_What this task involves:_ Examine each line of the data. Copy those that contain the string "typedef".

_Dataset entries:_
————

<file path="src/rtl/kv_uart_pkg.sv">
// Shared types and helpers for the UART key-value command receive path.
// Holds the frame parser state encoding, parameter defaults and the checksum step.
package kv_uart_pkg;

    localparam logic [7:0] SOF_BYTE_DEF = 8'hA5;
    localparam int         MAX_VAL_DEF  = 4;

    typedef enum logic [2:0] {
        IDLE,
        OP,
        KEY,
        LEN,
        VAL,
        CHK,
        HOLD
    } kv_state_t;

    // Running frame checksum: XOR of every byte from OP through the last value byte.
    function automatic logic [7:0] chk_update(input logic [7:0] acc, input logic [7:0] data);
        return acc ^ data;
    endfunction

endpackage

</file>
<file path="src/rtl/toggle_sync_edge.sv">
// Brings a toggle-per-event signal into the clk domain and emits a one-cycle event
// strobe on every level change. Shared by the receive and transmit-done paths.
module toggle_sync_edge (
    input  logic clk,
    input  logic rst,
    input  logic tog,
    output logic evt
);

    logic sync_p0;
    logic sync_p1;
    logic prev_p2;

    always_ff @(posedge clk) begin
        if (rst) begin
            sync_p0 <= 1'b0;
            sync_p1 <= 1'b0;
            prev_p2 <= 1'b0;
        end else begin
            sync_p0 <= tog;
            sync_p1 <= sync_p0;
            prev_p2 <= sync_p1;
        end
    end

    assign evt = sync_p1 ^ prev_p2;

endmodule

</file>
<file path="src/rtl/uart_kv_frame_ctrl.sv">
// Parses SOF/OP/KEY/LEN/VAL/CHK frames from the UART byte receiver and hands each
// validated command to the key-value decoder over a valid/ready handshake.
module uart_kv_frame_ctrl
    import kv_uart_pkg::*;
#(
    parameter int         MAX_VAL       = MAX_VAL_DEF,
    parameter int         LEN_W         = 3,
    parameter logic [7:0] SOF_BYTE      = SOF_BYTE_DEF,
    parameter int         TIMEOUT_TICKS = 160
) (
    input  logic                 clk,
    input  logic                 rst,
    input  logic [7:0]           rx_byte,
    input  logic                 rx_toggle,
    input  logic                 baud_tick,
    output logic                 cmd_valid,
    input  logic                 cmd_ready,
    output logic [7:0]           cmd_op,
    output logic [7:0]           cmd_key,
    output logic [LEN_W-1:0]     cmd_len,
    output logic [8*MAX_VAL-1:0] cmd_value,
    output logic                 err_chk,
    output logic                 err_len,
    output logic                 err_timeout,
    output logic                 err_overrun,
    output logic                 busy
);

    localparam int CNT_W = $clog2(TIMEOUT_TICKS + 1);

    kv_state_t        state;
    kv_state_t        state_nxt;
    logic             byte_evt;
    logic [7:0]       chk_acc;
    logic [LEN_W-1:0] idx;
    logic [CNT_W-1:0] to_cnt;
    logic             in_frame;
    logic             expire;
    logic             len_ok;
    logic             err_chk_nxt;
    logic             err_len_nxt;
    logic             err_timeout_nxt;
    logic             err_overrun_nxt;

    toggle_sync_edge u_rx_sync (
        .clk (clk),
        .rst (rst),
        .tog (rx_toggle),
        .evt (byte_evt)
    );

    assign in_frame = (state == OP) || (state == KEY) || (state == LEN) ||
                      (state == VAL) || (state == CHK);
    // A byte landing on the expiring tick wins: the frame is still alive.
    assign expire   = in_frame && baud_tick && !byte_evt &&
                      (to_cnt == CNT_W'(TIMEOUT_TICKS - 1));
    assign len_ok   = (rx_byte != 8'h00) && (rx_byte <= 8'(MAX_VAL));

    assign cmd_valid = (state == HOLD);
    assign busy      = (state != IDLE);

    always_comb begin
        state_nxt       = state;
        err_chk_nxt     = 1'b0;
        err_len_nxt     = 1'b0;
        err_timeout_nxt = 1'b0;
        err_overrun_nxt = 1'b0;
        case (state)
            IDLE: if (byte_evt && rx_byte == SOF_BYTE) state_nxt = OP;
            OP:   if (byte_evt) state_nxt = KEY;
            KEY:  if (byte_evt) state_nxt = LEN;
            LEN: begin
                if (byte_evt) begin
                    if (len_ok) begin
                        state_nxt = VAL;
                    end else begin
                        state_nxt   = IDLE;
                        err_len_nxt = 1'b1;
                    end
                end
            end
            VAL:  if (byte_evt && idx == cmd_len - LEN_W'(1)) state_nxt = CHK;
            CHK: begin
                if (byte_evt) begin
                    if (rx_byte == chk_acc) begin
                        state_nxt = HOLD;
                    end else begin
                        state_nxt   = IDLE;
                        err_chk_nxt = 1'b1;
                    end
                end
            end
            HOLD: begin
                // Bytes arriving while a command is held, even on the accept cycle, are lost.
                err_overrun_nxt = byte_evt;
                if (cmd_ready) state_nxt = IDLE;
            end
            default: state_nxt = IDLE;
        endcase
        if (expire) begin
            state_nxt       = IDLE;
            err_timeout_nxt = 1'b1;
        end
    end

    always_ff @(posedge clk) begin
        if (rst) begin
            state       <= IDLE;
            err_chk     <= 1'b0;
            err_len     <= 1'b0;
            err_timeout <= 1'b0;
            err_overrun <= 1'b0;
        end else begin
            state       <= state_nxt;
            err_chk     <= err_chk_nxt;
            err_len     <= err_len_nxt;
            err_timeout <= err_timeout_nxt;
            err_overrun <= err_overrun_nxt;
        end
    end

    always_ff @(posedge clk) begin
        if (rst) begin
            to_cnt <= '0;
        end else if (!in_frame || byte_evt || expire) begin
            to_cnt <= '0;
        end else if (baud_tick) begin
            to_cnt <= to_cnt + CNT_W'(1);
        end
    end

    // Field capture: only parsing states touch the command registers, so HOLD keeps them stable.
    always_ff @(posedge clk) begin
        if (rst) begin
            cmd_op    <= '0;
            cmd_key   <= '0;
            cmd_len   <= '0;
            cmd_value <= '0;
            chk_acc   <= '0;
            idx       <= '0;
        end else if (byte_evt) begin
            case (state)
                OP: begin
                    cmd_op  <= rx_byte;
                    chk_acc <= rx_byte;
                end
                KEY: begin
                    cmd_key <= rx_byte;
                    chk_acc <= chk_update(chk_acc, rx_byte);
                end
                LEN: begin
                    if (len_ok) begin
                        cmd_len   <= rx_byte[LEN_W-1:0];
                        cmd_value <= '0;
                        idx       <= '0;
                        chk_acc   <= chk_update(chk_acc, rx_byte);
                    end
                end
                VAL: begin
                    for (int i = 0; i < MAX_VAL; i++) begin
                        if (idx == LEN_W'(i)) cmd_value[8*i +: 8] <= rx_byte;
                    end
                    chk_acc <= chk_update(chk_acc, rx_byte);
                    idx     <= idx + LEN_W'(1);
                end
                default: ;
            endcase
        end
    end

endmodule

</file>
[config.mk]
export PLATFORM = sky130hd
export DESIGN_NAME = instr_fetch
export DESIGN_NICKNAME = d
export VERILOG_FILES = /design/src/rtl/instr_fetch.sv
export SDC_FILE = /design/constraint.sdc
export NUM_CORES = 1
export LEC_CHECK = 0
export CORE_MARGIN = 3
export CORE_UTILIZATION = 35
export DETAILED_ROUTE_END_ITERATION = 8
export GPL_TIMING_DRIVEN = 0
export MAX_ROUTING_LAYER = met4
export PLACE_DENSITY = 0.51
export SYNTH_ARGS = -nofsm -noshare
export SYNTH_HDL_FRONTEND = slang
export SYNTH_SLANG_ARGS = --single-unit
[constraint.sdc]
create_clock -name clk -period 2.9 [get_ports clk]
set_clock_uncertainty 0.05 [all_clocks]
set_input_delay 0.435 -clock clk [delete_from_list [all_inputs] [get_ports clk]]
set_output_delay 0.435 -clock clk [all_outputs]
set_load 0.05 [all_outputs]
[src/rtl/instr_fetch.sv]
// Instruction fetch/sequencing stage feeding the processor's din input.
// Holds a small program memory (writable only while IDLE or HALT), steps a
// program counter through it, and hands each word over with a valid/ack
// handshake. Supports free-run, single-step and halt-on-sentinel operation.
module instr_fetch #(
  parameter int                 DATA_W    = 16,
  parameter int                 ADDR_W    = 5,
  parameter logic [DATA_W-1:0]  HALT_WORD = 16'hFFFF
) (
  input  logic              clk,
  input  logic              rst,
  input  logic              wr_en,
  input  logic [ADDR_W-1:0] wr_addr,
  input  logic [DATA_W-1:0] wr_data,
  input  logic              run,
  input  logic              step,
  input  logic              pc_clr,
  input  logic              instr_ack,
  output logic [DATA_W-1:0] din,
  output logic              din_valid,
  output logic [ADDR_W-1:0] pc,
  output logic              halted,
  output logic              busy
);

  localparam int DEPTH = 2 ** ADDR_W;

  typedef enum logic [1:0] {
    IDLE  = 2'd0,
    FETCH = 2'd1,
    READY = 2'd2,
    HALT  = 2'd3
  } state_t;

  state_t            state_q, state_d;
  logic [ADDR_W-1:0] pc_q, pc_d;
  logic [DATA_W-1:0] din_q, din_d;
  logic              din_valid_q, din_valid_d;
  logic              halted_q, halted_d;
  logic              busy_q, busy_d;
  logic              mem_we;
  logic [DATA_W-1:0] rd_word;

  logic [DATA_W-1:0] mem_q [DEPTH];

  // The word at pc is captured into din at the edge that leaves FETCH, so a
  // write made at the edge that entered FETCH is already visible here.
  assign rd_word = mem_q[pc_q];

  // Next-state, pc, output and write-enable decode; pc_clr overrides
  // everything except reset, and also suppresses a same-cycle write.
  always_comb begin
    state_d     = state_q;
    pc_d        = pc_q;
    din_d       = din_q;
    din_valid_d = din_valid_q;
    halted_d    = halted_q;
    mem_we      = 1'b0;

    if (pc_clr) begin
      pc_d        = '0;
      din_valid_d = 1'b0;
      halted_d    = 1'b0;
      state_d     = IDLE;
    end else begin
      mem_we = wr_en && ((state_q == IDLE) || (state_q == HALT));
      unique case (state_q)
        IDLE: begin
          if (run || step) begin
            state_d = FETCH;
          end
        end
        FETCH: begin
          if (rd_word == HALT_WORD) begin
            halted_d = 1'b1;
            state_d  = HALT;
          end else begin
            din_d       = rd_word;
            din_valid_d = 1'b1;
            state_d     = READY;
          end
        end
        READY: begin
          if (instr_ack) begin
            din_valid_d = 1'b0;
            pc_d        = pc_q + ADDR_W'(1);
            state_d     = run ? FETCH : IDLE;
          end
        end
        HALT: begin
          state_d = HALT;
        end
        default: begin
          state_d = IDLE;
        end
      endcase
    end

    busy_d = (state_d == FETCH) || (state_d == READY);
  end

  // Control and output registers with synchronous active-low reset.
  always_ff @(posedge clk) begin
    if (!rst) begin
      state_q     <= IDLE;
      pc_q        <= '0;
      din_q       <= '0;
      din_valid_q <= 1'b0;
      halted_q    <= 1'b0;
      busy_q      <= 1'b0;
    end else begin
      state_q     <= state_d;
      pc_q        <= pc_d;
      din_q       <= din_d;
      din_valid_q <= din_valid_d;
      halted_q    <= halted_d;
      busy_q      <= busy_d;
    end
  end

  // Program memory write port; contents survive reset, but a write is not
  // taken while reset is asserted.
  always_ff @(posedge clk) begin
    if (rst && mem_we) begin
      mem_q[wr_addr] <= wr_data;
    end
  end

  assign din       = din_q;
  assign din_valid = din_valid_q;
  assign pc        = pc_q;
  assign halted    = halted_q;
  assign busy      = busy_q;

endmodule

————

_Answer box:_
    typedef enum logic [2:0] {
  typedef enum logic [1:0] {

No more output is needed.